PHOSPHORUS LEVELS PREDICT GENOMIC NOVELTY PRODUCTION IN THE NEOPROTEROZOIC: A PRELIMINARY MATHEMATICAL MODEL


GORDON, Caleb and PLANAVSKY, Noah, Department of Earth and Planetary Sciences, Yale University, New Haven, CT 06511

To estimate the likelihood of complex life on other planets, we need to understand the processes responsible for the evolution of animals. However, while several studies have investigated potential environmental and genomic catalysts for metazoan evolution, the interplay of these factors has been less explored. In particular, it remains difficult to quantify how environmental factors modulate rates of genomic evolution.
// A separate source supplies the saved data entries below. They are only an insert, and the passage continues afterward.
==> design/flow/design.v <==
module PPU (
    input clk,
    input rst,
    input i_en,
    input [32-1:0] data_in,
    input [11:0] scaling_factor,
    output logic[6:0] data_out,
    output logic valid,
    output logic [31:0] data_in_out
);
logic [32 - 1:0] relu_out;
logic [32:0] data_shift;
logic [7:0] data_quant;
logic [8:0] data_temp;
always @(*) begin
    relu_out = (data_in[32 - 1])? 32'd0 : data_in;
    /*verilator lint_off WIDTHEXPAND*/
    /*verilator lint_off WIDTHTRUNC*/
    data_shift = ({relu_out, 1'b0} / scaling_factor);
    /*verilator lint_on WIDTHTRUNC*/
    /*verilator lint_on WIDTHEXPAND*/
    data_temp = (data_shift > 127)? 254 : data_shift[8:0] + {8'b0, data_shift[0]};
end
always @(posedge clk) begin
    if(rst) begin
        valid <= 1'd0;
        data_out <= 7'd0;
        data_in_out <= 32'd0;
    end
    else begin
        valid <= i_en;
        data_out <= (i_en)? data_temp[7:1] : 7'd0;
        data_in_out <= data_in;
    end
end
endmodule
==> design/flow/constraint.sdc <==
create_clock -name core_clock -period 65.9 [get_ports {clk}]
set_input_delay 13.1800 -clock core_clock [delete_from_list [all_inputs] [get_ports {clk}]]
set_output_delay 13.1800 -clock core_clock [all_outputs]
set_load 0.01 [all_outputs]
==> design/flow/config.mk <==
export PLATFORM = sky130hd
export DESIGN_NAME = PPU
export DESIGN_NICKNAME = PPU
export VERILOG_FILES = /design/flow/design.v
export SDC_FILE = /design/flow/constraint.sdc
export NUM_CORES = 4
export LEC_CHECK = 0
export ABC_AREA = 1
export CAP_MARGIN = 0
export CORE_ASPECT_RATIO = 0.7
export CORE_MARGIN = 2
export CORE_UTILIZATION = 72
export CTS_CLUSTER_DIAMETER = 341
export CTS_CLUSTER_SIZE = 98
export HOLD_SLACK_MARGIN = -0.05
export PLACE_DENSITY = 0.43
export SLEW_MARGIN = 20
export TNS_END_PERCENT = 15
==> design/flow/run.sh <==
#!/bin/bash
# the make line also repeats each setting of config.mk as NAME=value (left out here)
make -C /OpenROAD-flow-scripts/flow DESIGN_CONFIG=/design/flow/config.mk WORK_HOME=/design/flow/orfs CLKGATE_MAP_FILE= finish
==> results of run 1 <==
[per-stage QoR]
stage | worst slack (ns) | cell area (µm²) | hold slack, ns
2_1_floorplan | -16.16 | 28800 | 13.30
3_3_place_gp | -7.99 | 40500 | 13.73
==> run notes, run 1 <==
Implementation results are summarized by area below.

Synth
For reference, full adder, half adder and majority cells occupy 14.8% of the area reported after synthesis. The number of flops mapped to enable cells by yosys is 0. The share of the Yosys chip area taken by registers is 2.86%. The unique cell type count in the Yosys netlist is 85.

The post-synthesis compound-gate area fraction is 14.8%. The cell total in the yosys stat output is 4484. In the synthesized netlist, the number of instances is 4484. The post-synthesis async set-or-reset flop share is 0%.

The share of cell area taken by muxes after synthesis is 0%. By count the netlist is led by nand2_1 (986), inv_1 (578), nor2_1 (355), ha_1 (331), o21ai_0 (276). Synthesis inferred 40 register bits. The cell-mix breakdown from Yosys lists the XOR/XNOR area share as 8.48%. The cell area after technology mapping is 28000 µm².

The post-synthesis net count is 4862. The most frequent cell after synthesis is nand2_1. The warning tally printed by Yosys for this design is 1. The post-synthesis area per instance is 6.24 µm².

The chip area from the yosys synthesis statistics is 28000 µm². By area the synthesized netlist is led by ha_1 (15%), nand2_1 (13%), inv_1 (7.8%). The dominant non-sequential cell family after synthesis is simple AND/OR/NAND/NOR gates.

The area fraction of the largest cell type after synthesis is 14.8%. Sorting the Yosys area breakdown by cell type puts at the top ha_1. The simple-gate share of the synthesized area is 46.0%.

The most instantiated flip-flop cell in the synthesis netlist is dfxtp_1.

Floorplan
For this design the top-level I/O count stands at 87. According to the floorplan report, the die width is 240 µm. The vertical extent of the die is 169 µm. The core region is 38400 µm². The overall die size recorded for this design is 40500 µm². The floorplan has 60 rows.

In the floorplan report the effective utilization is 72.9%.

Place
RePlAce ended its routability-driven mode at a weighted congestion of 1.02. The quantity of I/O buffers inserted on ports is 86.

Run status
The first error in the log reads "[ERROR DPL-0038] Utilization greater than 100%, impossible to legalize". The flow did not finish. The last stage reached is detailed placement (3_5_place_dp).
==> run 2, diff against run 1 <==
CAP_MARGIN = 20   (was 0)
CORE_ASPECT_RATIO = not set   (was 0.7)
CORE_UTILIZATION = 63   (was 72)
CTS_CLUSTER_DIAMETER = not set   (was 341)
HOLD_SLACK_MARGIN = not set   (was -0.05)
PLACE_DENSITY = not set   (was 0.43)
clock period = 72.6 ns   (was 65.9 ns; I/O delays follow)
==> run 2 against run 1 <==
The flow stops in clock tree synthesis (4_1_cts). Synthesized cell count unchanged. Die area grew 14%. Synthesized area stayed put.
==> run notes, run 2 <==
Implementation results are summarized by area below.

Synth
Of the total synthesized cell area, the portion taken by AND-OR and OR-AND cells is 14.8%. The cell total in the yosys stat output is 4484. The cell area after technology mapping is 28000 µm². The post-synthesis area per instance is 6.24 µm². For this run, asynchronously set or reset flops after synthesis account for 0%. Looking at the cell usage after synthesis, the top flip-flop cell is dfxtp_1. The area share of the largest cell type after synthesis is 14.8%.

Ranked by instance count, the synthesized netlist is headed by nand2_1 (986), inv_1 (578), nor2_1 (355), ha_1 (331), o21ai_0 (276). The portion of synthesized area spent on multiplexers is 0%. The cell type with the largest total area is ha_1. Counting the warning lines in the Yosys log gives 1. Counting flops and latches in the post-synthesis netlist gives 40. After synthesis, the largest family of logic cells by area is simple AND/OR/NAND/NOR gates.

For this run the top cell type by instance count after synthesis was nand2_1. The cell-mix breakdown from Yosys lists the adder-cell area share as 14.8%. The unique cell type count in the Yosys netlist is 85. The number of flops mapped to enable cells by yosys is 0. The main area contributors are ha_1 (15%), nand2_1 (13%), inv_1 (7.8%). For this run, the register share of the synthesized area comes to 2.86%. After Yosys synthesis, XOR and XNOR cells account for 8.48% of the synthesized area. The simple-gate share of the synthesized area is 46.0%. Counting every net in the synthesized netlist gives 4862.

The cell count after synthesis is 4484. The synthesized netlist has a Yosys-reported chip area of 28000 µm².

Place
The last weighted congestion value of the routability-driven placer is 0.996. The cell count after placement is 6609. Detailed placement ended at an HPWL of 92800 µm.

The quantity of I/O buffers inserted on ports is 86.

Run status
The tool reported: "[ERROR DPL-0038] Utilization greater than 100%, impossible to legalize". The run stopped with a tool error. The last stage reached is clock tree synthesis (4_1_cts).

Floorplan
The placement row count is 77. Before placement the cells fill 63.5% of the core. The core region is 44000 µm². The vertical die dimension reported for this design is 215 µm. According to the floorplan report, the total die area is 46100 µm². During I/O placement, the number of pins put on the boundary was 87. The die is 215 µm wide.
## run 2: stage by stage
step / setup WS [ns] / cell area (µm²)
2_1_floorplan: -10.80 / 28800
3_3_place_gp: -2.62 / 40900
3_5_place_dp: -8.28 / 40900
==> run 3, diff against run 2 <==
ABC_AREA = not set   (was 1)
CORE_UTILIZATION = 68   (was 63)
CTS_CLUSTER_DIAMETER = 298   (was not set)
CTS_CLUSTER_SIZE = 32   (was 98)
HOLD_SLACK_MARGIN = -0.09   (was not set)
TNS_END_PERCENT = 5   (was 15)
clock period = 101.0 ns   (was 72.6 ns; I/O delays follow)
==> run 3 against run 2 <==
The run fails in global routing (5_1_grt). Synthesized cell count down 25%. Synthesized area down 15%. Die area down 21%.
==> run notes, run 3 <==
Implementation results are summarized by area below.

Synth
The chip area from the yosys synthesis statistics is 23700 µm². In this run the mean area of a mapped cell was 7.07 µm². Summing the areas of all and, or, nand and nor instances in the mapped netlist gives 30.3% of the synthesized area. Sorting the synthesized cells by how often they occur yields ha_1 (331), nor2_1 (324), nand2_1 (281), nor3_1 (238), o21a_1 (206). In the synthesized netlist the async set-or-reset flop fraction comes to 0%. For this run the top cell type by instance count after synthesis was ha_1. The cell total in the yosys stat output is 3358. The area share of the largest cell type after synthesis is 17.4%.

By area the synthesized netlist is led by ha_1 (17%), o21a_1 (6.5%), nor2_1 (5.1%). The most instantiated flip-flop cell in the synthesis netlist is dfxtp_1. For reference, XOR and XNOR gates occupy 7.00% of the area reported after synthesis.

After Yosys synthesis, full adders, half adders and majority gates account for 17.5% of the synthesized area. The cell area after technology mapping is 23700 µm². The cell count after synthesis is 3358.

For reference, the top logic cell family by area is AND-OR/OR-AND gates. The unique cell type count in the Yosys netlist is 138. The sequential area share after synthesis is 3.37%. Counting flops with a built-in enable in the synthesized netlist gives 0. For reference, compound AND-OR and OR-AND cells occupy 34.5% of the area reported after synthesis.

The number of warnings reported in the yosys synthesis log is 1. The cell type that accounts for the most area after synthesis is ha_1. After synthesis, the share of cell area in mux cells is 4.15%. The number of synthesized register bits is 40. The post-synthesis net count is 3736.

Floorplan
In this run the vertical extent of the chip is 191 µm. The die width is 191 µm. For reference, the placement row count at floorplan is 68.

87 I/O pins were placed. The total die size is 36400 µm². In the floorplan report the effective utilization is 68.9%. After floorplanning, the core was sized to cover 34500 µm².

CTS
The root buffer cell chosen for the clock tree is clkbuf_16. The maximum clock path buffer count is 2. In this run the number of H-tree levels came out at 2.

CTS added clock buffers totalling 5. The number of clock sinks is 40.

Run status
The last stage reached is global routing (5_1_grt). The tool reported: "[ERROR GRT-0232] Routing congestion too high. Check the congestion heatmap in the GUI". The flow did not finish.

GRT
The global-route congestion overflow total is 1134. The combined global-route utilization of all metal layers is 94.9%.

Place
The quantity of I/O buffers inserted on ports is 86. The placed instances occupy a cell area of 27700 µm². The HPWL after detailed placement is 64500 µm. The last weighted congestion value of the routability-driven placer is 1.05.
## run 3: through the flow
| stage | setup slack [ns] | hold WS, ns | util (%) | TNS (ns) | cells |
|---|---|---|---|---|---|
| 2_1_floorplan | -3.60 | 20.27 | - | -23.91 | 3358 |
| 3_3_place_gp | -2.62 | 20.79 | 80.4 | -17.11 | 4094 |
| 3_5_place_dp | -5.33 | 20.79 | 80.4 | -35.89 | 4094 |
| 4_1_cts | 0.000334 | 20.51 | 87.4 | 0 | 4297 |
## run 3: repair_timing
item / 4_1_cts
buffers inserted: 189
pin swaps: 168
hold buffers: 0
gates resized: 161
endpoints found under the setup margin: 7
gates cloned: 6
## run 3: layer usage
| layer | overflow | track usage [%] |
|---|---|---|
| met1 | 59 | 90.3 |
| met4 | 303 | 102 |
| met5 | 16 | 67.2 |
| met3 | 46 | 83.5 |
| met2 | 710 | 109 |
==> run 4, diff against run 3 <==
ABC_AREA = 0   (was not set)
CAP_MARGIN = 0   (was 20)
CORE_ASPECT_RATIO = 1.69   (was not set)
CORE_UTILIZATION = 65   (was 68)
CTS_CLUSTER_DIAMETER = not set   (was 298)
CTS_CLUSTER_SIZE = not set   (was 32)
GPL_ROUTABILITY_DRIVEN = 1   (was not set)
HOLD_SLACK_MARGIN = not set   (was -0.09)
MIN_ROUTING_LAYER = met1   (was not set)
SLEW_MARGIN = 40   (was 20)
TNS_END_PERCENT = not set   (was 5)
clock period = 143.0 ns   (was 101.0 ns; I/O delays follow)
==> run 4 against run 3 <==
Now clean on timing, DRC and antenna. Synthesized area did not move. Die area rose by 4.7%. Synthesized cell count unchanged.
==> run notes, run 4 <==
This memo summarizes the results of the implementation run.

Job
The max-cap check violation count is 0. The number of warning messages in the logs is 30.

Timing
On the final layout, the worst hold slack is 28.88 ns. The final report lists the setup-violating endpoint count as 0. In the final report, the number of hold violations comes to 0. The post-route fraction of the period consumed by the critical path is 93.9%. The measured slew at the worst slew-check pin is 0.913 ns. The final period demand of the worst path is 134.33 ns. Setup repair after global routing left no endpoint under its margin. The number of pins with negative max-slew slack in the final report is 0.

Per the slew report, the remaining headroom to the max-slew limit stands at 38.8%. The worst path setup slack after routing is 8.67 ns. Setup total negative slack on the finished layout was measured at 0 ns. The maximum achievable frequency is 7.44 MHz.

Synth
The post-synthesis xor/xnor area fraction is 7.00%. After Yosys synthesis, AND-OR and OR-AND compound gates account for 34.5% of the synthesized area. The share of synthesized area in the top cell type comes to 17.4%. The area fraction in full adders, half adders and majority gates is 17.5%. The most instantiated flip-flop cell in the synthesis netlist is dfxtp_1. The simple-gate share of the synthesized area is 30.3%.

In this run the cell area of the synthesized design comes to 23700 µm². After technology mapping, the gate count stands at 3358. The number of flops mapped to enable cells by yosys is 0. For this run, the chip area from Yosys synthesis comes to 23700 µm². Counting the warning lines in the Yosys log gives 1. The cell type that accounts for the most area after synthesis is ha_1. The share of cell area taken by muxes after synthesis is 4.15%.

The post-synthesis async set-or-reset flop share is 0%. The synthesis run shows the most used standard cells to be ha_1 (331), nor2_1 (324), nand2_1 (281), nor3_1 (238), o21a_1 (206). The cell total in the yosys stat output is 3358. Per the synthesis report, the number of distinct cell types is 138. Among all cell types in the netlist, the one instantiated most often is ha_1.

The post-synthesis area per instance is 7.07 µm². Summing the sequential cell areas from Yosys gives 3.37% of the chip area. In the post-synthesis netlist, the biggest area contributors are ha_1 (17%), o21a_1 (6.5%), nor2_1 (5.1%). The post-synth register bit count is 40. Among the non-sequential cells, AND-OR/OR-AND gates take the most area. The post-synthesis net count is 3736.

Critical path
The family with the most delay on the worst path is AND-OR/OR-AND gates. Per STA, the startpoint of the critical path is scaling_factor[0]. Looking at the critical path, the single cell with the biggest stage delay is nor2_2. The critical path endpoint has a required time of 143.21 ns. The critical path ends at data_out[2]. By instance count, the cell type seen most on the critical path is o21a_1. The sort of element at the start of the critical path is an input pin.

The logic depth of the worst setup path including buffers is 441. Max fanout on the critical path was recorded as 30. The delay contributed by the slowest stage of the critical path is 0.70 ns. The critical path capture point type is a register. The sum of buffers and inverters on the critical path is 23. The type of the worst setup path is in -> reg. The arrival time of data at the critical path endpoint is 134.54 ns.

Route
Nets still carrying antenna violations after routing amount to 0. The final antenna diode tally reported by the flow is 0. The detailed-route wire length is 81600 µm. The iteration count of the initial detailed-routing pass is 6. The routed design shows a via density per instance of 7.05.

Per the log, the first TritonRoute iteration ended with a DRC count of 1663. The final routed DRC violation total is 0. TritonRoute output was used to compute an average wire per cell of 21.1 µm. The total number of vias is 27.3k.

CTS
The library cell used as clock root buffer is clkbuf_16. The clock tree synthesis step divided the H-tree into 2 levels. The tree built by TritonCTS fans out to 40 sinks. The TritonCTS clock tree is built. The clock transition at the registers of the reported paths is 0.08 ns. The count of instances resized after the clock tree is built is 0. The maximum clock path buffer count is 2.

The number of clock buffers added by TritonCTS is 5. Buffers added to address setup during post-CTS repair amount to 0. The count of hold-fix buffers inserted at cts is 0.

Floorplan
For this configuration, the core starts out at a cell density of 65.6%. The die is 151 µm wide. According to the floorplan report, the die height is 252 µm. The chip occupies 38100 µm². The floorplan has 91 rows. The total area inside the core boundary comes to 36200 µm². 87 I/O pins were placed.

Min path
STA lists the startpoint of the worst hold path as data_in[23]. According to the hold report, the worst path is of the in -> reg type. The number of cells on the worst hold path is 2. The worst hold path terminates at data_in_out[23].

GRT
The initial antenna violation count is 3. The combined global-route utilization of all metal layers is 41.9%. The via count of the first global-routing pass is 26.8k. The first global-routing pass estimated 131000 µm of wire. The global-route congestion overflow total is 0. The largest net degree at the start of global routing is 35.

Place
The area of placed instances is 25000 µm². The count of buffers added on input and output ports is 86. The cell count after placement is 3861. In the placement report, post-DP HPWL is listed as 63700 µm. Routability-driven placement finished with a final weighted congestion of 0.980. The post-placement setup slack is 10.35 ns.

Finish
The utilization of the core after routing is 69.9%. The final layout net count is 3783. The flow measured a signed area growth from synthesis to layout of 6.50%. The cell area after layout is 25300 µm². The final cell count without fillers is 3871.

Run status
The flow ran to the end and the layout has no timing, DRC or antenna violations.
[run 4: layout make-up]
cell class,instances,area [µm²]
fill,3194,10900
clock inverter,3,46.3
clock buffer,5,125
sequential,40,801
inverter,82,308
timing repair buffer,121,1130
tap,465,582
multi-input combinational,3155,22300
[run 4: layer usage]
metal	up-vias	GRT usage (%)	part of all wire, %
met1	12800	43.6	36
li1	13000	-	-
met4	6	30.4	8.3
met5	-	0	0.045
met3	455	10.6	7.7
met2	1080	72.1	48
==> run 5, diff against run 4 <==
ABC_AREA = 1   (was 0)
CORE_ASPECT_RATIO = 1.46   (was 1.69)
CORE_UTILIZATION = 61   (was 65)
TNS_END_PERCENT = 5   (was not set)
clock period = 102.0 ns   (was 143.0 ns; I/O delays follow)
==> run 5 against run 4 <==
Count of clock-buffer cells in the layout stayed put. Still clean. Critical path depth up 98. Synthesized area is 18% higher. Design area grew 18%.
Here we describe a preliminary mathematical model that predicts rates of genomic change as a function of nutrient concentration and correlated changes in primary productivity and ecosystem structure. Model parameters (including microbial cell density, cell diameter, genome size, and viral load) were averaged and bracketed using work from previous studies. Initial model outputs—driven by recently estimated phosphorus concentrations—suggest an approximately ten-fold change in genomic novelty production rates before and after the Cryogenian. Our model implies that genomic change in a given microbial population, per unit volume per unit time, should increase as a function of phosphorus concentration. This finding supports the role of a changing phosphorus cycle in the evolution of complex eukaryotes, and provides a key step in modeling the interplay between the geochemical and genomic drivers of macroevolutionary change in deep time. Similar models could use geochemical cues to predict maximum rates of genomic change on other planets, facilitating the search for complex extraterrestrial life.